Assignment =
Reproduce the records below exactly, but only between the lines holding "min reg2reg,0.45,last_save_ms[26],last_save_ms[26]" and "detailed placement | 3543 | 3.063 | 44.81", inclusive.
===== Records provided
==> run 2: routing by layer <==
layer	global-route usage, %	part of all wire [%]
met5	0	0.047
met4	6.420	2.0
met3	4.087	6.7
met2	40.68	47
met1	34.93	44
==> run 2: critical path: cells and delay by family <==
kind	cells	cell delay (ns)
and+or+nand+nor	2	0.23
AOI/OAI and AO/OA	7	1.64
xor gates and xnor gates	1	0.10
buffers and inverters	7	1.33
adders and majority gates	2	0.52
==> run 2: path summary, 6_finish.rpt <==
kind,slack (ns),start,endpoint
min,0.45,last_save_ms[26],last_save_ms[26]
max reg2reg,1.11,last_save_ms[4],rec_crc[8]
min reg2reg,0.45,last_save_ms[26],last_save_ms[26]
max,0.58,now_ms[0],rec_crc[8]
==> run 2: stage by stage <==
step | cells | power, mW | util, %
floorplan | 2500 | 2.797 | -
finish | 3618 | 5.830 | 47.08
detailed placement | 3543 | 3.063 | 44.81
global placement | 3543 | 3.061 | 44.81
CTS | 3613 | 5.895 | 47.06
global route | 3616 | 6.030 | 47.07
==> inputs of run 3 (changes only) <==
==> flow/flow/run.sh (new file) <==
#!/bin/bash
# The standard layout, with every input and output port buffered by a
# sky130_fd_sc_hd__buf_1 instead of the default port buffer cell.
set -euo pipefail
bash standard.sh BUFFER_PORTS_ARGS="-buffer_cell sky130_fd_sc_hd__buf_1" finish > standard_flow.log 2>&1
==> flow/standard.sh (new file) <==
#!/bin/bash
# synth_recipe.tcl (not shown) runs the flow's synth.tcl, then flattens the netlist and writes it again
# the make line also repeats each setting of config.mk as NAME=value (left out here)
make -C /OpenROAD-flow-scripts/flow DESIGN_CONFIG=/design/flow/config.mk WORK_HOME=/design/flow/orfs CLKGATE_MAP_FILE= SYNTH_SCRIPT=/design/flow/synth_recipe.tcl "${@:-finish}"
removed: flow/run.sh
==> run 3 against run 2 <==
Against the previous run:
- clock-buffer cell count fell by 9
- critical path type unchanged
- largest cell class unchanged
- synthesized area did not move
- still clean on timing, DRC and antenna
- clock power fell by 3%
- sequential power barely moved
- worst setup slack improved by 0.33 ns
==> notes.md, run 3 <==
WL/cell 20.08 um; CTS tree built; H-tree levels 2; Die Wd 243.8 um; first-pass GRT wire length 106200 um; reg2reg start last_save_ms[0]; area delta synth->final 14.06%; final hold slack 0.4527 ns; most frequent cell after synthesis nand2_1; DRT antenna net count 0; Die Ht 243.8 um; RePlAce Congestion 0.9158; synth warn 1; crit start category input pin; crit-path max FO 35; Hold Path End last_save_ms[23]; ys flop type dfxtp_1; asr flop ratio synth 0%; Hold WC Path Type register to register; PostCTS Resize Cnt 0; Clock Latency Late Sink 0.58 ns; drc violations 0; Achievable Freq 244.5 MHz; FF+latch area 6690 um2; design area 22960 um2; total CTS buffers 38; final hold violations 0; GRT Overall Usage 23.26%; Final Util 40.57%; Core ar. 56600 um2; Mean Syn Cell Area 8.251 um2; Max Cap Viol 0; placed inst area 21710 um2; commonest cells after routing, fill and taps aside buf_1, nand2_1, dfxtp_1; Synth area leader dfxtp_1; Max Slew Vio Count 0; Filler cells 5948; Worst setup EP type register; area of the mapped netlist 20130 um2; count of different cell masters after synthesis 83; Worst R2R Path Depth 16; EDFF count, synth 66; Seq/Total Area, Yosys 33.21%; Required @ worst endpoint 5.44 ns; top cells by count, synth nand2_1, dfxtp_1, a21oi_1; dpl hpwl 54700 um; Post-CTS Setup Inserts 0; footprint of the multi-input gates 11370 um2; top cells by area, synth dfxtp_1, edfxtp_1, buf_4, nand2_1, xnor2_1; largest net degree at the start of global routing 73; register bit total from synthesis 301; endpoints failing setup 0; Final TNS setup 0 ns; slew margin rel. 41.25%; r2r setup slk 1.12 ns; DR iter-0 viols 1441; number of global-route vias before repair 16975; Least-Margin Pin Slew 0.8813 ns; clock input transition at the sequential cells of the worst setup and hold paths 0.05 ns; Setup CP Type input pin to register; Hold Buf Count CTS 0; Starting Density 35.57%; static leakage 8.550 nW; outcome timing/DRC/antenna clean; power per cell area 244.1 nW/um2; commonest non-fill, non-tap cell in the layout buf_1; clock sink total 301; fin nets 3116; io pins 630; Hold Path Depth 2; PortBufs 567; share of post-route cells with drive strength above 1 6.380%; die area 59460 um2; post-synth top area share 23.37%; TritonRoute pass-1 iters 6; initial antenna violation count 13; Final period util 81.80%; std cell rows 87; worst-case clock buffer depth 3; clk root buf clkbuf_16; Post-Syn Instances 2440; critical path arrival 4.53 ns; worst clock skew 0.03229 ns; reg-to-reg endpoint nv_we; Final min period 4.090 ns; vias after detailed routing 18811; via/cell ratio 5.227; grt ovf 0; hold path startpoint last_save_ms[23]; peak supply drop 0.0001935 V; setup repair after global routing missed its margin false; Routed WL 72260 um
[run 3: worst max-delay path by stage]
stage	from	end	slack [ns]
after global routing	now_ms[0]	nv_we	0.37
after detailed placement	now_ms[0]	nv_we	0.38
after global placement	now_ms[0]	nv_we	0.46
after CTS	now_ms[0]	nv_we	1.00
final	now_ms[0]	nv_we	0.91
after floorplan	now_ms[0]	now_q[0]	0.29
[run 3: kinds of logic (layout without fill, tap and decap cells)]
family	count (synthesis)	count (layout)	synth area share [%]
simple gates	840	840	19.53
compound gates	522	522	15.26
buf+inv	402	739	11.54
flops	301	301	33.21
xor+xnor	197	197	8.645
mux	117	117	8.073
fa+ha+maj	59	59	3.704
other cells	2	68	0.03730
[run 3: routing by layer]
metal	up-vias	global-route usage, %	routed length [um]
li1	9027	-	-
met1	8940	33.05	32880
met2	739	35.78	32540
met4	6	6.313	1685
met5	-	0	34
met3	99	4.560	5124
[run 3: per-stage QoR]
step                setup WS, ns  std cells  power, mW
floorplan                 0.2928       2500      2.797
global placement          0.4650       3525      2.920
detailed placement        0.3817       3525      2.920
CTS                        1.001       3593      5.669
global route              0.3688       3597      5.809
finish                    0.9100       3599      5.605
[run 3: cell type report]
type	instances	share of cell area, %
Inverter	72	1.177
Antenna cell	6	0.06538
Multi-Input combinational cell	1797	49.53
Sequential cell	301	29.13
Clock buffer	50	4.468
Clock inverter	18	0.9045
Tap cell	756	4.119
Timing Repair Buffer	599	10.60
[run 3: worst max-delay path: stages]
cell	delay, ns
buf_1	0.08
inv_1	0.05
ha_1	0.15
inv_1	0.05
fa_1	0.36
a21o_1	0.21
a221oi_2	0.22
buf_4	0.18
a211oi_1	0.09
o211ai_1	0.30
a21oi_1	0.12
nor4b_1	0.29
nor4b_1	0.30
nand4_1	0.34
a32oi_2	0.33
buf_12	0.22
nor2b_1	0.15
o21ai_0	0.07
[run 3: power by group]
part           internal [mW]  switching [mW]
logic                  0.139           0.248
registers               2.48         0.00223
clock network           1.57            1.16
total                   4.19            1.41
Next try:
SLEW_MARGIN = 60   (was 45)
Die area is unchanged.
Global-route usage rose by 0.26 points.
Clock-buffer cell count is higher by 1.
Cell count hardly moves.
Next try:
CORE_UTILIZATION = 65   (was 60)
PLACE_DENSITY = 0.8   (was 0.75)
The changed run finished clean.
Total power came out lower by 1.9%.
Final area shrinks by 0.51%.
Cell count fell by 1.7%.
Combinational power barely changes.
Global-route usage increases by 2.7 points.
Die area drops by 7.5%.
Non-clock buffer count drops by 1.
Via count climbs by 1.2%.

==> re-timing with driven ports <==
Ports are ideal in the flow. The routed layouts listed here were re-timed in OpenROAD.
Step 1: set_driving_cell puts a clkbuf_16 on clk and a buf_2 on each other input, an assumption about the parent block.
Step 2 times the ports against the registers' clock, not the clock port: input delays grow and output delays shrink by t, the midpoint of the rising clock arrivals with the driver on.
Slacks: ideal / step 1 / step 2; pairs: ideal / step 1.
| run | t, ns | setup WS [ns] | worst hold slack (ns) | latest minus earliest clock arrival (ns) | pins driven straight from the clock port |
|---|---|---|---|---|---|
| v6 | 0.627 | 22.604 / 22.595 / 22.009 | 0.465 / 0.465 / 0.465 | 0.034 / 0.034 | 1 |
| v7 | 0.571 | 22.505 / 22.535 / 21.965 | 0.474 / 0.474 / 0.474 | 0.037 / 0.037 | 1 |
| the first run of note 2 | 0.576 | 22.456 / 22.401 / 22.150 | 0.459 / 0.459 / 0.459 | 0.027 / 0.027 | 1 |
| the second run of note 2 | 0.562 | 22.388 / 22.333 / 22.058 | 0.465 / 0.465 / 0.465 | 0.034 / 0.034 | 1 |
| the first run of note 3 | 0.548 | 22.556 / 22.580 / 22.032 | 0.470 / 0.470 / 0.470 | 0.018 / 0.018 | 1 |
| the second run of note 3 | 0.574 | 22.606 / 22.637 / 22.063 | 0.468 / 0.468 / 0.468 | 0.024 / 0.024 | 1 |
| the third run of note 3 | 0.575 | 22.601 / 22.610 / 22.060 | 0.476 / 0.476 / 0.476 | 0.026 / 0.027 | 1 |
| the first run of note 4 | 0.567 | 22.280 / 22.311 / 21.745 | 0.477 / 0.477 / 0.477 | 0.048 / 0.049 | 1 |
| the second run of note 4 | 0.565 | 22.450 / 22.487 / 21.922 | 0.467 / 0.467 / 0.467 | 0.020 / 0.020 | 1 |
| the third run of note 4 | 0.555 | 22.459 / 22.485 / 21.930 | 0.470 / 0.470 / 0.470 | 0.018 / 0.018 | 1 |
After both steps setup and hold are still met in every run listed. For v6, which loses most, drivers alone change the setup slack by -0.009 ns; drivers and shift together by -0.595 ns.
Source: an optimization exercise on an open RTL-to-GDS flow (aim: small area, a short achievable clock period and few clock cycles). Production flows keep margins and buffers that such runs may drop.
Function was checked by simulation only, so behaviour that the tests miss may differ from the original.
Power is estimated from default activity; no workload was simulated.

==> flow/design.v <==
module lz77_enc (
    input  wire        clk,
    input  wire        rst,              
    input  wire        in_valid,
    output wire        in_ready,
    input  wire [23:0] in_pixel,         
    input  wire        in_last,          
    output wire        out_valid,
    input  wire        out_ready,
    output wire [7:0]  out_byte,
    output wire        out_last          
);
    reg [11:0] pbuf;
    reg [1:0]  pcnt;                     
    reg        plast;                    
    reg        pfirst;                   
    reg        nfirst;                   
    reg        rdy;                      
    reg [67:0] sw;                       
    reg [15:0] alive;                    
    reg [3:0]  cur_len;                  
    reg        flush;                    
    reg        o_valid, s_valid;
    reg [7:0]  o_byte,  s_byte;
    reg        o_last,  s_last;
    wire       have    = (pcnt != 2'd0);
    wire       step    = have && !s_valid;
    wire [3:0] x       = pbuf[11:8];
    wire       is_end  = plast && (pcnt == 2'd1);
    reg [15:0] m;
    integer o;
    always @* begin
        for (o = 0; o < 16; o = o + 1)
            m[o] = (sw[4*o +: 4] == x);
    end
    wire [15:0] a      = alive & m;
    wire        ends   = (cur_len == 4'd9) || (a == 16'd0);
    reg [3:0] best;
    always @* begin
        best = 4'd0;
        for (o = 0; o < 16; o = o + 1)
            if (alive[o]) best = o;
    end
    wire [7:0] tok = (cur_len == 4'd1) ? {1'b0, sw[67:64], 3'b000}
                                       : {1'b1, cur_len[2:0] - 3'd2, best};
    wire emit = !s_valid && (flush || (have && !pfirst && cur_len != 4'd0 && ends));
    wire take_in = in_valid && rdy;
    wire o_free  = !o_valid || out_ready;
    wire [1:0] pcnt_n    = take_in ? 2'd3 : (step ? pcnt - 2'd1 : pcnt);
    wire       s_valid_n = s_valid ? !o_free : (emit && !o_free);
    assign in_ready  = rdy;
    assign out_valid = o_valid;
    assign out_byte  = o_byte;
    assign out_last  = o_last;
    always @(posedge clk) begin
        if (rst) begin
            pcnt    <= 2'd0;
            nfirst  <= 1'b1;
            rdy     <= 1'b1;
            flush   <= 1'b0;
            o_valid <= 1'b0;
            s_valid <= 1'b0;
        end else begin
            pcnt    <= pcnt_n;
            rdy     <= (pcnt_n == 2'd0) || (pcnt_n == 2'd1 && !s_valid_n);
            s_valid <= s_valid_n;
            if (take_in)
                nfirst <= in_last;
            if (!s_valid)
                flush <= step && !pfirst && is_end;
            if (o_free)
                o_valid <= s_valid || emit;
        end
    end
    wire        sw_hold  = !step;
    wire        sw_slide = step && !pfirst;
    wire        sw_seed  = step && pfirst;
    wire [67:0] sw_n = ({68{sw_hold}}  & sw)
                     | ({68{sw_slide}} & {x, sw[67:4]})
                     | ({68{sw_seed}}  & {17{x}});
    wire        restart  = (cur_len == 4'd0) || ends;
    wire [15:0] alive_n  = ({16{sw_hold}} & alive)
                         | ({16{sw_slide}} & m & (alive | {16{restart}}));
    wire        pb_load  = rdy;
    wire        pb_shift = !rdy && step;
    wire        pb_hold  = !rdy && !step;
    wire [11:0] pbuf_n   = ({12{pb_load}}  & {in_pixel[23:20], in_pixel[15:12], in_pixel[7:4]})
                         | ({12{pb_shift}} & {pbuf[7:0], 4'd0})
                         | ({12{pb_hold}}  & pbuf);
    wire        plast_n  = (pb_load & in_last) | (!pb_load & plast);
    wire        pfirst_n = (pb_load & nfirst)  | (pb_hold & pfirst);
    wire        cl_one   = step && (pfirst || restart);
    wire        cl_inc   = step && !pfirst && !restart;
    wire        cl_hold  = !step && !(flush && !s_valid);
    wire [3:0]  cur_len_n = ({4{cl_one}}  & 4'd1)
                          | ({4{cl_inc}}  & (cur_len + 4'd1))
                          | ({4{cl_hold}} & cur_len);
    wire        ob_skid  = o_free && s_valid;
    wire        ob_tok   = o_free && !s_valid;
    wire [7:0]  o_byte_n = ({8{ob_skid}} & s_byte) | ({8{ob_tok}} & tok) | ({8{!o_free}} & o_byte);
    wire        o_last_n = (ob_skid & s_last) | (ob_tok & flush) | (!o_free & o_last);
    always @(posedge clk) begin
        sw    <= sw_n;
        alive <= alive_n;
        pbuf    <= pbuf_n;
        plast   <= plast_n;
        pfirst  <= pfirst_n;
        cur_len <= cur_len_n;
        o_byte  <= o_byte_n;
        o_last  <= o_last_n;
        if (!s_valid) begin
            s_byte <= tok;
            s_last <= flush;
        end
    end
endmodule
Settings: LEC_CHECK=0, CAP_MARGIN=20, CORE_MARGIN=2, CORE_UTILIZATION=65, CTS_BUF_LIST=sky130_fd_sc_hd__clkbuf_8, CTS_CLUSTER_DIAMETER=80, CTS_CLUSTER_SIZE=30, SLEW_MARGIN=20; clock period 10.0 ns.
standard.sh (not shown) runs the stock make flow with config.mk's settings and CLKGATE_MAP_FILE= SYNTH_SCRIPT=/design/flow/synth_recipe.tcl, a recipe that flattens the netlist after the stock synthesis.
==> flow/flow/run.sh <==
#!/bin/bash
# Custom flow: the standard layout, with timing repair aiming for
# 7.6 ns of setup slack instead of the flow default, so that the resizer
# also works on paths that already meet the clock, and a clock tree built
# without dummy loads. Logs are kept here.
bash standard.sh SETUP_SLACK_MARGIN=7.6 \
  "CTS_ARGS=-sink_clustering_enable -repair_clock_nets -dont_use_dummy_load -sink_clustering_size 30 -sink_clustering_max_diameter 80 -root_buf sky130_fd_sc_hd__clkbuf_16 -buf_list sky130_fd_sc_hd__clkbuf_4" \
  finish > standard.log 2>&1
Testbench counts at the start, summed over its fixed seeds: cycles 70,407.
This is an optimization exercise on Yosys and OpenROAD, whose aim is small area, a short achievable clock period and few clock cycles, not a production implementation. Function was checked by simulation only, so behaviour that the tests miss may differ from the original. No activity file was given, so power comes from the tool's default toggle rates.

==> flow/design.v (excerpt) <==
module framecore_tx (
    input  wire        clk,
    input  wire        rst,             
    input  wire        cmd_valid,
    output wire        cmd_ready,
    input  wire [2:0]  cmd_op,
    input  wire [6:0]  cmd_len,
    input  wire        cmd_scheme,      
    input  wire [32:0] cmd_gen,
    input  wire [7:0]  cmd_tag_start,
    input  wire [7:0]  cmd_tag_stop,
    input  wire [7:0]  cmd_tag_esc,
    input  wire        in_valid,
    output wire        in_ready,
    input  wire [7:0]  in_data,
    output wire        out_valid,
    input  wire        out_ready,
    output wire [7:0]  out_data,
    output reg         done,
    output reg  [3:0]  res_result,
    output reg  [3:0]  res_errcode,
    output reg  [31:0] res_rem,
    output reg  [7:0]  res_olen
);
    localparam OP_NOP  = 3'd0;
    localparam OP_CENC = 3'd1;
    localparam OP_CVAL = 3'd2;
    localparam OP_PENC = 3'd3;
    localparam OP_PVAL = 3'd4;
    localparam OP_STUF = 3'd5;
    localparam OP_BLD  = 3'd6;
    localparam ERR_NONE    = 3'd0;
    localparam ERR_ILLOP   = 3'd1;
    localparam ERR_RSVD    = 3'd2;
    localparam ERR_BADLEN  = 3'd3;
    localparam ERR_BADGEN  = 3'd4;
    localparam ERR_BADTAGS = 3'd5;
    localparam IDLE  = 0;
    localparam REJ   = 1;    
    localparam START = 2;    
    localparam PAY   = 3;    
    localparam VTAIL = 4;    
    localparam FIN   = 5;    
    localparam CODE  = 6;    
    localparam STOP  = 7;    
    reg  [7:0]  s;
    reg         o_stuff, o_bld, o_val, o_pval, o_emit, o_crc, o_par;
    reg  [2:0]  errc;
    reg  [6:0]  cnt;         
    reg         last;        
    reg  [31:0] R;           
    reg  [31:0] G;           
    reg  [2:0]  rk;          
  ...
==> flow/config.mk <==
export PLATFORM = sky130hd
export DESIGN_NAME = framecore_tx
export DESIGN_NICKNAME = framecore_tx
export VERILOG_FILES = /design/flow/design.v
export SDC_FILE = /design/flow/constraint.sdc
export NUM_CORES = 4
export LEC_CHECK = 0
export CAP_MARGIN = 20
export CORE_MARGIN = 2
export CORE_UTILIZATION = 40
export SETUP_SLACK_MARGIN = 1.75
export SLEW_MARGIN = 20
==> flow/constraint.sdc <==
create_clock -name core_clock -period 5.0 [get_ports {clk}]
set_input_delay 1.0000 -clock core_clock [delete_from_list [all_inputs] [get_ports {clk}]]
set_output_delay 1.0000 -clock core_clock [all_outputs]
set_load 0.01 [all_outputs]
standard.sh (not shown) runs the stock make flow with config.mk's settings and CLKGATE_MAP_FILE= SYNTH_SCRIPT=/design/flow/synth_recipe.tcl, a recipe that flattens the netlist after the stock synthesis.
==> flow/flow/run.sh <==
#!/bin/bash
set -euo pipefail
export BUFFER_PORTS_ARGS="-buffer_cell sky130_fd_sc_hd__buf_2"
bash standard.sh > standard_flow.log 2>&1
The starting point went through all stages and came out clean.
Testbench counts at the start, summed over its fixed seeds: cycles 11,556.
Then changed:
- CTS_BUF_LIST: default -> sky130_fd_sc_hd__clkbuf_4 sky130_fd_sc_hd__clkbuf_8
- SETUP_SLACK_MARGIN: 1.75 -> 1.5
What happened: Power went down by 9.6%; design area went down by 6.4%; wire length went down by 5.8%; maximum frequency went down by 1.1%; clock power went down by 17%; combinational power went down by 11%; flip-flop and latch count does not change; cell count went down by 2.0%.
==========
Solution for this exercise =
min reg2reg,0.45,last_save_ms[26],last_save_ms[26]
max,0.58,now_ms[0],rec_crc[8]
==> run 2: stage by stage <==
step | cells | power, mW | util, %
floorplan | 2500 | 2.797 | -
finish | 3618 | 5.830 | 47.08
detailed placement | 3543 | 3.063 | 44.81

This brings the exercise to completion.